How to Treat Equine CankerStephen E. O'Grady, BVSc, MRCVS, John B. Madison, VMD, Diplomate ACVS †
Reprinted with permission from the American Association of Equine Practitioners. Original printed in the 2004 AAEP Convention proceedings
Take-Home Message: The incidence of equine canker appears to be more prevalent than once thought. The treatments outlined in the literature for this disease are sparse, varied and generally ineffective. The authors outline a treatment protocol for canker, that when coupled with owner compliance, will resolve the disease. Introduction Equine canker is described as an infectious process that results in the development of a chronic hypertrophy of the horn-producing tissues.1 It generally originates in the frog; may remain focal, but has the capacity to become diffuse and invade the adjacent sole, bars and hoof wall. Canker can occur in one foot or multiple feet may be involved. The disease is commonly seen in draft breeds but can affect any breed or sex. Recently, one author (SEO) has seen severe canker in two imported Warmblood horses. The etiology of canker remains elusive but wet environmental or moist unhygienic conditions have traditionally been thought to act as a stimulus, however, canker is commonly seen in horses that are well cared for and horses who receive regular hoof care. One author (JBM) observed a seasonal incidence of canker in Florida as the majority of cases presented to his hospital were during the months of July through December. The treatments described in the literature have consisted of debridement and the application of topical medications including antibiotics, astringents, antiseptics, and caustic powders. No treatment to date has been consistently effective in treating this disease and the prognosis has always been guarded...

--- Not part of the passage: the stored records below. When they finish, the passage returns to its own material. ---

===== src/rtl/rx_frame_assembler.sv =====
// Serial receive framer: strips start/stop bits, assembles a FRAME_BITS frame into a one-entry
// valid/ready output buffer, and reports framing errors and overruns with saturating counters.
module rx_frame_assembler #(
  parameter int FRAME_BITS = 55,
  parameter int ERR_CNT_W  = 8
) (
  input  logic                  clk,
  input  logic                  rst,
  input  logic                  rx_bit,
  input  logic                  rx_ready,
  output logic [FRAME_BITS-1:0] RX_Data,
  output logic                  rx_valid,
  output logic                  framing_err,
  output logic                  overrun,
  output logic [ERR_CNT_W-1:0]  framing_err_cnt,
  output logic [ERR_CNT_W-1:0]  overrun_cnt
);

  typedef enum logic [1:0] {IDLE, DATA, STOP} state_t;

  state_t                state, state_nxt;
  logic [5:0]            bit_cnt;
  logic [FRAME_BITS-1:0] shreg;
  logic                  last_bit;
  logic                  load, drop_full, bad_stop, drain;

  assign last_bit = (bit_cnt == 6'(FRAME_BITS - 1));

  always_ff @(posedge clk) begin
    if (rst) state <= IDLE;
    else     state <= state_nxt;
  end

  always_comb begin
    state_nxt = state;
    case (state)
      IDLE:    if (!rx_bit) state_nxt = DATA;
      DATA:    if (last_bit) state_nxt = STOP;
      STOP:    state_nxt = IDLE;
      default: state_nxt = IDLE;
    endcase
  end

  // A drain in the stop cycle frees the buffer in time for the new frame.
  always_comb begin
    drain     = rx_valid && rx_ready;
    load      = 1'b0;
    drop_full = 1'b0;
    bad_stop  = 1'b0;
    if (state == STOP) begin
      if (rx_bit) begin
        load      = !rx_valid || rx_ready;
        drop_full = rx_valid && !rx_ready;
      end else begin
        bad_stop  = 1'b1;
      end
    end
  end

  always_ff @(posedge clk) begin
    if (rst) begin
      bit_cnt <= '0;
      shreg   <= '0;
    end else begin
      case (state)
        IDLE: if (!rx_bit) bit_cnt <= '0;
        DATA: begin
          shreg   <= {shreg[FRAME_BITS-2:0], rx_bit};
          bit_cnt <= bit_cnt + 6'd1;
        end
        default: ;
      endcase
    end
  end

  always_ff @(posedge clk) begin
    if (rst) begin
      RX_Data         <= '0;
      rx_valid        <= 1'b0;
      framing_err     <= 1'b0;
      overrun         <= 1'b0;
      framing_err_cnt <= '0;
      overrun_cnt     <= '0;
    end else begin
      framing_err <= bad_stop;
      overrun     <= drop_full;
      if (load) begin
        RX_Data  <= shreg;
        rx_valid <= 1'b1;
      end else if (drain) begin
        rx_valid <= 1'b0;
      end
      if (bad_stop && framing_err_cnt != '1)
        framing_err_cnt <= framing_err_cnt + ERR_CNT_W'(1);
      if (drop_full && overrun_cnt != '1)
        overrun_cnt <= overrun_cnt + ERR_CNT_W'(1);
    end
  end

endmodule


===== config.mk =====
export PLATFORM = sky130hd
export DESIGN_NAME = rx_frame_assembler
export DESIGN_NICKNAME = d
export VERILOG_FILES = /design/src/rtl/rx_frame_assembler.sv
export SDC_FILE = /design/constraint.sdc
export NUM_CORES = 1
export LEC_CHECK = 0
export ABC_AREA = 0
export ABC_CLOCK_PERIOD_IN_PS = 1400
export BUFFER_PORTS_ARGS = -buffer_cell sky130_fd_sc_hd__clkbuf_2
export CORE_MARGIN = 2
export CORE_UTILIZATION = 50
export CTS_BUF_LIST = sky130_fd_sc_hd__clkbuf_16
export CTS_CLUSTER_SIZE = 25
export DETAILED_ROUTE_END_ITERATION = 12
export PLACE_DENSITY = 0.75
export REMOVE_ABC_BUFFERS = 1
export SYNTH_ARGS = -nofsm -noshare
export SYNTH_HDL_FRONTEND = slang
export SYNTH_SLANG_ARGS = --single-unit

===== constraint.sdc =====
create_clock -name clk -period 1.4 [get_ports clk]
set_input_delay 0.07 -clock clk [delete_from_list [all_inputs] [get_ports clk]]
set_output_delay 0.07 -clock clk [all_outputs]
set_load 0.005 [all_outputs]

# --- Yosys cells after proc, flatten, opt, wreduce, memory -nomap -nowiden ---
# Index checks and enable logic that the tools add are counted.
word_totals:
  output_inout_bits: 74
  elab_cells: 44
  reg_bits: 137
  input_bits: 4
op_classes:
  n_eq_ne: 7
  muxes: 13
  reduce_logical: 12
  add_sub_neg: 3
ops:
  columns: ["op", "n"]
  rows:
  - ["adder 8 x 1 -> 8 bit, second input constant", 2]
  - ["inequality test 8 bit, second input constant", 2]
  - ["one-hot mux 6 bit (2 select lines)", 1]
  - ["2-to-1 mux 1 bit", 8]
  - ["adder 6 x 1 -> 6 bit, second input constant", 1]
  - ["== test 6 bit, second input constant", 1]
  - ["2-to-1 mux 6 bit", 1]
  - ["logical AND 1 bit", 4]
  - ["2-to-1 mux 2 bit", 2]
  - ["inequality test 2 bit, second input constant", 2]
  - ["one-hot mux 2 bit (2 select lines)", 1]
  - ["AND reduction 2 bit", 2]
  - ["nonzero test 2 bit", 2]
  - ["== test 2 x 1 -> 1 bit, second input constant", 1]
  - ["== test 2 bit, second input constant", 1]
  - ["logical NOT 1 bit", 2]
  - ["logical NOT 2 bit", 1]
  - ["logical OR 1 bit", 1]

# --- Longest topological paths before layout ---
# Gate-level depths: netlist of run 1.
logic_depth:
  word_depth: 5
  depth_mapped: 7
  mapped_depth_nobuf: 5

# --- Worst setup path before layout of run 1 ---
# No wires, ideal clock.
synth_path:
  path_type: "register to register"
  start: "reg state[0]"
  end: "reg framing_err_cnt[7]"
  t_required_ps: 1277
  path_buffers: 1
  slack_ps: -137
  synth_period_minus_slack_ps: 1537
  stages_incl_launch_ff: 6
  setup_time_ps: 123
  arrival_time_ps: 1414
  cell_sequence: "dfxtp_1 -> buf_6 -> nor3b_2 -> o211ai_1 -> nor3_1 -> mux2_1"
synth_between:
  elab_chain_cells: 3
synth_rtl:
  columns: ["element", "line_no", "text"]
  rows:
  - ["from (decl)", "21", "state_t state, state_nxt;"]
  - ["from (signal assigned)", "31", "else state <= state_nxt;"]
  - ["== test 2 bit", "50", "if (state == STOP) begin"]
  - ["2-to-1 mux 1 bit", "50", null]
  - ["logical AND 1 bit", "93", "if (bad_stop && framing_err_cnt != '1)"]
  - ["to (signal assigned)", "94", "framing_err_cnt <= framing_err_cnt + ERR_CNT_W'(1);"]
  - ["to (decl)", "15", "output logic [ERR_CNT_W-1:0] framing_err_cnt,"]
# Every way passes these cells.
# A chain may end at the register's enable or synchronous reset.

# --- Worst setup path in the final report of run 1 ---
layout_path:
  start: "reg state[1]"
  end: "reg RX_Data[41]"
layout_between:
  elab_chain_cells: 2
layout_rtl:
  columns: ["element", "line_no", "text"]
  rows:
  - ["== test 2 bit", "50", null]
  - ["2-to-1 mux 1 bit", "50", null]
  - ["to (signal assigned)", "88", "RX_Data <= shreg;"]
  - ["to (decl)", "11", "output logic [FRAME_BITS-1:0] RX_Data,"]
# Every way passes these cells.

==> impl_metrics.yaml, run 1 <==
die:
  die_h_um: 104
  die_w_um: 104
  die_area_mm2: 0.0109
  floorplan.initialDensity_pct: 51.4
  core-area_mm2: 0.00977
  boundaryPins: 78
  rows: 36
worst_hold_path:
  holdPathEnd: "framing_err_cnt[5]$_SDFFE_PP0P_"
  timing.hold.worst_path_depth: 2
  hp-start: "rst"
  holdCritPathClass: "in -> reg"
critical_path:
  worst_ep_arrival_time_ns: 1.78
  ff2ff_path_depth: 7
  critical_path_capture_point_type: "flop"
  internal_reg_to_reg_setup_slack_ns: -0.04
  worstPathMaxFanout: 6
  worst_r2r_endpoint: "RX_Data[41]$_SDFFE_PP0P_"
  r2r_start: "state[1]$_SDFFE_PP0P_"
  worst-endpoint-required_ns: 1.74
  setup.worst_path.start_class: "flop"
  timing_worst_setup_path_type: "reg -> reg"
route:
  wl_mm: 13.1
  antenna_left: 0
  routed_wire_length_per_instance_um: 15.0
  drc_errors: 0
  dr.pass1.iters: 5
  vias: 4690
  routed_via_density: 5.36
  drt_iter0_drc: 280
power_and_ir_drop:
  finalPower_w: 0.00864
  p_leak_nw: 2.85
  max-vdd-ir-drop_v: 0.000856
  power-per-cell-area_mw_per_mm2: 1240
final_layout:
  drive_gt1_share_pct: 30.9
  fill_cells: 715
  final_core_utilization_pct: 71.0
  area_growth_from_synthesis_to_final_layout_pct: 38.1
  nets: 737
  antenna_cells: 0
  final-instance-count-excl-fill: 875
clock_network:
  cts-buffers-inserted: 17
  clock_latency_ns: 0.41
  clock_tree.root_cell: "sky130_fd_sc_hd__clkbuf_16"
  bufs_on_longest_clock_path: 2
  cts.sink_count: 137
  clk_transition_reported_paths_ns: 0.06
  clock_tree_from_tritoncts: "yes"
  clock_tree.htree_level_count: 4
  holdBufCountCts: 0
place:
  dpl.cell_count: 830
  place.port_buffers: 77
  gp_congestion: 0.825
  dp_hpwl_mm: 6.90
logic_synthesis:
  post-synth-top-count-cell: "sky130_fd_sc_hd__nand2_1"
  fraction_of_synthesized_cell_area_taken_by_the_top_area_cell_type_pct: 54.6
  synth-edff-count: 0
  most_instantiated_cells_after_synthesis: "229 x sky130_fd_sc_hd__nand2_1, 137 x sky130_fd_sc_hd__dfxtp_1, 114 x sky130_fd_sc_hd__a21oi_1"
  netlist_top_cells_area: "sky130_fd_sc_hd__dfxtp_1 55%, sky130_fd_sc_hd__nand2_1 17%, sky130_fd_sc_hd__a21oi_1 11%"
  ys_seq_area_share_pct: 54.6
  synth_area_mm2: 0.00503
  async_flop_share_pct: 0
  post_synth_inst_count: 622
  ys_warn_count: 0
  synth_area_per_cell_um2: 8.08
  synth_seq_cells: 137
  yosys.area.top_type: "sky130_fd_sc_hd__dfxtp_1"
  postSynth.topFlopCell: "sky130_fd_sc_hd__dfxtp_1"
  ys_types: 41
global_routing:
  grt_first_pass_wirelength_mm: 19.0
  groute.usage.overall_pct: 21.1
  initial_antenna_violation_count: 0
  grt_pass1_vias: 4278
  gr-total-overflow: 0
  grt_start_max_net_pins: 69
sta:
  setup_viol_count_final: 22
  rsz_0062_raised_after_global_routing: "yes"
  tns_ns: -0.338
  final_worst_path_cycle_share_pct: 103
  worst_hold_slack_ns: 0.0124
  skew_ns: 0.00625
  fin_ws_ns: -0.0398
  final-hold-violation-count: 0
  max_freq_mhz: 695
  slew_headroom_pct: 79.3
  tightestPinTransition_ns: 0.310
  finalCriticalPeriod_ns: 1.44
  final_max_slew_viol_count: 0
outcome:
  violations_in_the_final_reports: "setup timing"
  run_status: "finished with violations"
job:
  maxCapViolCount: 0
## metal layers
metal | GRT usage, % | routed length (um)
met3 | 5.14 | 798
met2 | 35.8 | 6660
met1 | 25.7 | 5410
met5 | 0 | 0
met4 | 8.20 | 235
## through the flow
step | setup slack [ns] | cell area (um^2)
final | -0.0398 | 6940
after global routing | -0.0921 | 6940
after CTS | 0.00226 | 6440
after detailed placement | -0.142 | 5790
after global placement | -0.0498 | 5790
after floorplan | -1.37 | 4850
## kinds of logic (layout without fill, tap and decap cells)
logic type      after synthesis  after routing  synth area share [%]
flops                       137            137                  54.6
xor+xnor                      7              7                  1.22
buf+inv                      44            164                  3.71
mux                           8              8                  1.72
compound gates              132            132                  14.0
simple gates                290            290                  23.8
fa+ha+maj                     4              4                 0.996
## cells in the final DEF, fill, tap and decap left out, types with 4 or more instances in the layout
cell type                   synthesis  final
sky130_fd_sc_hd__buf_6              1      5
sky130_fd_sc_hd__nand2_4            0     15
sky130_fd_sc_hd__dfxtp_2            0      4
sky130_fd_sc_hd__nand2_1          229    210
sky130_fd_sc_hd__a21oi_2            0     24
sky130_fd_sc_hd__xor2_1             6      6
sky130_fd_sc_hd__clkbuf_16          0     21
sky130_fd_sc_hd__clkbuf_2           0     76
sky130_fd_sc_hd__and3_1             4      4
sky130_fd_sc_hd__inv_1              3      4
sky130_fd_sc_hd__buf_4              0     35
sky130_fd_sc_hd__nor2_1            27     25
sky130_fd_sc_hd__nand2_2            0      4
sky130_fd_sc_hd__dfxtp_1          137    131
sky130_fd_sc_hd__buf_12             0      8
sky130_fd_sc_hd__a21oi_1          114     90
## how the worst max path moves through the flow
stage	from	end	slack, ns
after floorplan	state[1]$_SDFFE_PP0P_	RX_Data[0]$_SDFFE_PP0P_	-1.37
after global placement	state[0]$_SDFFE_PP0P_	overrun_cnt[4]$_SDFFE_PP0P_	-0.05
after detailed placement	framing_err_cnt[0]$_SDFFE_PP0P_	framing_err_cnt[6]$_SDFFE_PP0P_	-0.14
after CTS	state[0]$_SDFFE_PP0P_	overrun_cnt[2]$_SDFFE_PP0P_	0.002
after global routing	state[1]$_SDFFE_PP0P_	RX_Data[41]$_SDFFE_PP0P_	-0.09
final	state[1]$_SDFFE_PP0P_	RX_Data[41]$_SDFFE_PP0P_	-0.04
## power by group
group	switching, W	internal [W]	leakage [nW]	total (W)
clock	0.00170	0.00280	0.291	0.00450
combinational	0.000162	0.0000557	1.45	0.000217
sequential	0.0000104	0.00390	1.11	0.00391
total	0.00187	0.00676	2.85	0.00864
## final cells by class
type / instances / area (um^2) / share of cell area (%)
Clock inverter: 15 / 175 / 2.52
Clock buffer: 17 / 425 / 6.13
Multi-Input combinational cell: 441 / 2430 / 35.1
Tap cell: 133 / 166 / 2.40
Inverter: 3 / 11.3 / 0.162
Sequential cell: 137 / 2760 / 39.7
Timing Repair Buffer: 129 / 975 / 14.0
## sequential cells by signal, indices dropped and copies added, names as in the netlist
register	count
rx_valid	1
framing_err	1
overrun	1
framing_err_cnt	8
shreg	55
overrun_cnt	8
RX_Data	55
state	2
bit_cnt	6
## critical path: stages (launching register included)
cell and delay, ns:
sky130_fd_sc_hd__dfxtp_4 0.37, sky130_fd_sc_hd__buf_12 0.10, sky130_fd_sc_hd__nand3b_1 0.17, sky130_fd_sc_hd__nor2b_4 0.22, sky130_fd_sc_hd__buf_12 0.16, sky130_fd_sc_hd__clkbuf_16 0.18, sky130_fd_sc_hd__nand2_2 0.06, sky130_fd_sc_hd__a21oi_2 0.12
## what timing repair did
item,in CTS,in global routing
setup buffers,1,5
gates cloned,0,7
gates resized for setup,12,78
pin swaps,8,36
hold endpoints to repair,0,0
setup endpoints to repair,16,82
(Power assumes the default switching activity.)
==> run 2, diff against run 1 <==
PLACE_DENSITY = default   (was 0.75)
PLACE_DENSITY_LB_ADDON = 0.3   (was default)
==> impl_metrics.yaml, run 2 (synthesis gave the netlist of run 1 again) <==
outcome:
  run_status: "finished with violations"
  violations_in_the_final_reports: "setup timing"
sta:
  tightestPinTransition_ns: 0.387
  worst_hold_slack_ns: 0.0587
  final-hold-violation-count: 0
  final_max_slew_viol_count: 0
  tns_ns: -1.39
  final_worst_path_cycle_share_pct: 106
  setup_viol_count_final: 53
  skew_ns: 0.00889
  slew_headroom_pct: 74.2
  max_freq_mhz: 672
  fin_ws_ns: -0.0877
  rsz_0062_raised_after_global_routing: "yes"
  finalCriticalPeriod_ns: 1.49
clock_network:
  clock_tree.root_cell: "sky130_fd_sc_hd__clkbuf_16"
  cts-buffers-inserted: 17
  bufs_on_longest_clock_path: 2
  clock_tree_from_tritoncts: "yes"
  clock_latency_ns: 0.41
  clk_transition_reported_paths_ns: 0.06
  cts.sink_count: 137
  clock_tree.htree_level_count: 4
critical_path:
  worst_ep_arrival_time_ns: 1.83
  worst-endpoint-required_ns: 1.74
  setup.worst_path.start_class: "flop"
  worst_setup_path_start: "state[0]$_SDFFE_PP0P_"
  r2r_start: "state[0]$_SDFFE_PP0P_"
  internal_reg_to_reg_setup_slack_ns: -0.09
  worstPathMaxFanout: 8
  timing_worst_setup_path_type: "reg -> reg"
  ff2ff_path_depth: 7
  critical_path_capture_point_type: "flop"
  worst_r2r_endpoint: "RX_Data[30]$_SDFFE_PP0P_"
worst_hold_path:
  hp-start: "rst"
  timing.hold.worst_path_depth: 2
  holdCritPathClass: "in -> reg"
  holdPathEnd: "framing_err_cnt[5]$_SDFFE_PP0P_"
route:
  drt_iter0_drc: 181
  antenna_left: 0
  vias: 4542
  routed_wire_length_per_instance_um: 13.6
  dr.pass1.iters: 5
  routed_via_density: 5.20
  wl_mm: 11.9
  drc_errors: 0
final_layout:
  largestRegisters: "RX_Data: 55 flops, shreg: 55 flops"
  final_core_utilization_pct: 68.6
  antenna_cells: 0
  drive_gt1_share_pct: 28.4
  nets: 735
  layout_common_cells: "227 x sky130_fd_sc_hd__nand2_1, 129 x sky130_fd_sc_hd__dfxtp_1, 92 x sky130_fd_sc_hd__a21oi_1, 76 x sky130_fd_sc_hd__clkbuf_2, 35 x sky130_fd_sc_hd__buf_4"
  leading_cell_type_in_the_layout_fill_and_taps_excluded: "sky130_fd_sc_hd__nand2_1"
  area_growth_from_synthesis_to_final_layout_pct: 33.4
global_routing:
  groute.usage.overall_pct: 20.9
  initial_antenna_violation_count: 0
  grt_start_max_net_pins: 61
  gr-total-overflow: 0
  grt_pass1_vias: 4112
  grt_first_pass_wirelength_mm: 18.6
die:
  boundaryPins: 78
  die_h_um: 104
  floorplan.initialDensity_pct: 51.4
  die_w_um: 104
  core-area_mm2: 0.00977
  rows: 36
  die_area_mm2: 0.0109
place:
  place.port_buffers: 77
  post-place-ws_ns: -0.0615
  dp_hpwl_mm: 6.88
  gp_congestion: 0.856
job:
  maxCapViolCount: 0
power_and_ir_drop:
  power-per-cell-area_mw_per_mm2: 1250
  p_leak_nw: 2.54
  max-vdd-ir-drop_v: 0.000692
run 2: cell types whose count changed in the layout (fill, tap and decap cells not counted), moves of 3 or more:
cell                       delta
sky130_fd_sc_hd__nand2_1     +17
sky130_fd_sc_hd__nand2_4     -14
sky130_fd_sc_hd__clkinv_1     +4
sky130_fd_sc_hd__dfxtp_2      +3
sky130_fd_sc_hd__inv_6        -3
sky130_fd_sc_hd__nand2_2      -3
run 2: repair_timing:
action,CTS,global route
endpoints found under the setup margin,29,106
hold buffers,1,0
hold endpoints to repair,1,0
gates cloned,0,3
buffers inserted,0,5
gates resized for setup,6,54
pin swaps,4,14
run 2: how the worst max path moves through the flow:
stage / end / slack, ns
2_1_floorplan: RX_Data[0]$_SDFFE_PP0P_ / -1.37
6_report: RX_Data[30]$_SDFFE_PP0P_ / -0.09
3_5_place_dp: framing_err_cnt[6]$_SDFFE_PP0P_ / -0.06
3_3_place_gp: overrun_cnt[4]$_SDFFE_PP0P_ / -0.02
5_1_grt: RX_Data[30]$_SDFFE_PP0P_ / -0.13
4_1_cts: overrun_cnt[4]$_SDFFE_PP0P_ / -0.04
run 2: cell type report:
type	count	area, um^2
clock buffer	17	425
clock inverter	15	135
fill	796	3070
inverter	3	11.3
multi-input combinational	441	2310
sequential	137	2760
tap	133	166
timing repair buffer	127	910
run 2: stage by stage:
step                      cell area, um^2  std cells  total power (W)
final                                6710        873          0.00837
after detailed placement             5800        832          0.00421
after CTS                            6390        865          0.00841
after global placement               5800        832          0.00420
after floorplan                      4850        581          0.00406
after global routing                 6710        873          0.00864
run 2: where the power goes:
| group | total, W | internal [W] | switching [W] |
|---|---|---|---|
| Sequential | 0.00392 | 0.00391 | 0.00000826 |
| Clock | 0.00423 | 0.00258 | 0.00165 |
| Combinational | 0.000220 | 0.0000592 | 0.000161 |
| Total | 0.00837 | 0.00655 | 0.00182 |
run 2: worst max-delay path, cell delays in order, from the launching register on:
cell and delay, ns:
sky130_fd_sc_hd__dfxtp_4 0.36, sky130_fd_sc_hd__nand3b_1 0.23, sky130_fd_sc_hd__buf_4 0.19, sky130_fd_sc_hd__nor2b_4 0.12, sky130_fd_sc_hd__buf_12 0.14, sky130_fd_sc_hd__clkbuf_16 0.16, sky130_fd_sc_hd__nand2_1 0.07, sky130_fd_sc_hd__a21oi_2 0.14
run 2: routing by layer:
metal / wire length (um) / GRT usage [%]
met5: 0 / 0
met4: 215 / 6.66
met1: 5240 / 26.1
met2: 5910 / 34.0
met3: 522 / 7.14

Canker generally originates in the frog and can be mistaken for thrush in the early stages. Thrush is limited to the lateral and medial sulci or the base of the frog if a fissure is present whereas canker invades the horn of the frog anywhere throughout its structure. There is a proliferation of tissue with canker versus a loss of tissue as with thrush. In the early stages canker may present as a focal area of granulation tissue in the frog that bleeds easily when abraded. Upon closer inspection a light brown or grey tissue will surround this focal area (Fig 1).
If left untreated, the disease will become diffuse and involve the frog, bars, sole and the stratum medium of the hoof wall in the palmar/plantar aspect of the foot. The infection results in abnormal keratin production or dyskeratosis, which is seen as filamentous fronds of hypertrophic horn.2 Canker is characterized by numerous small finger-like papillae of soft off-white material that resembles a cauliflower-like appearance (Fig 2).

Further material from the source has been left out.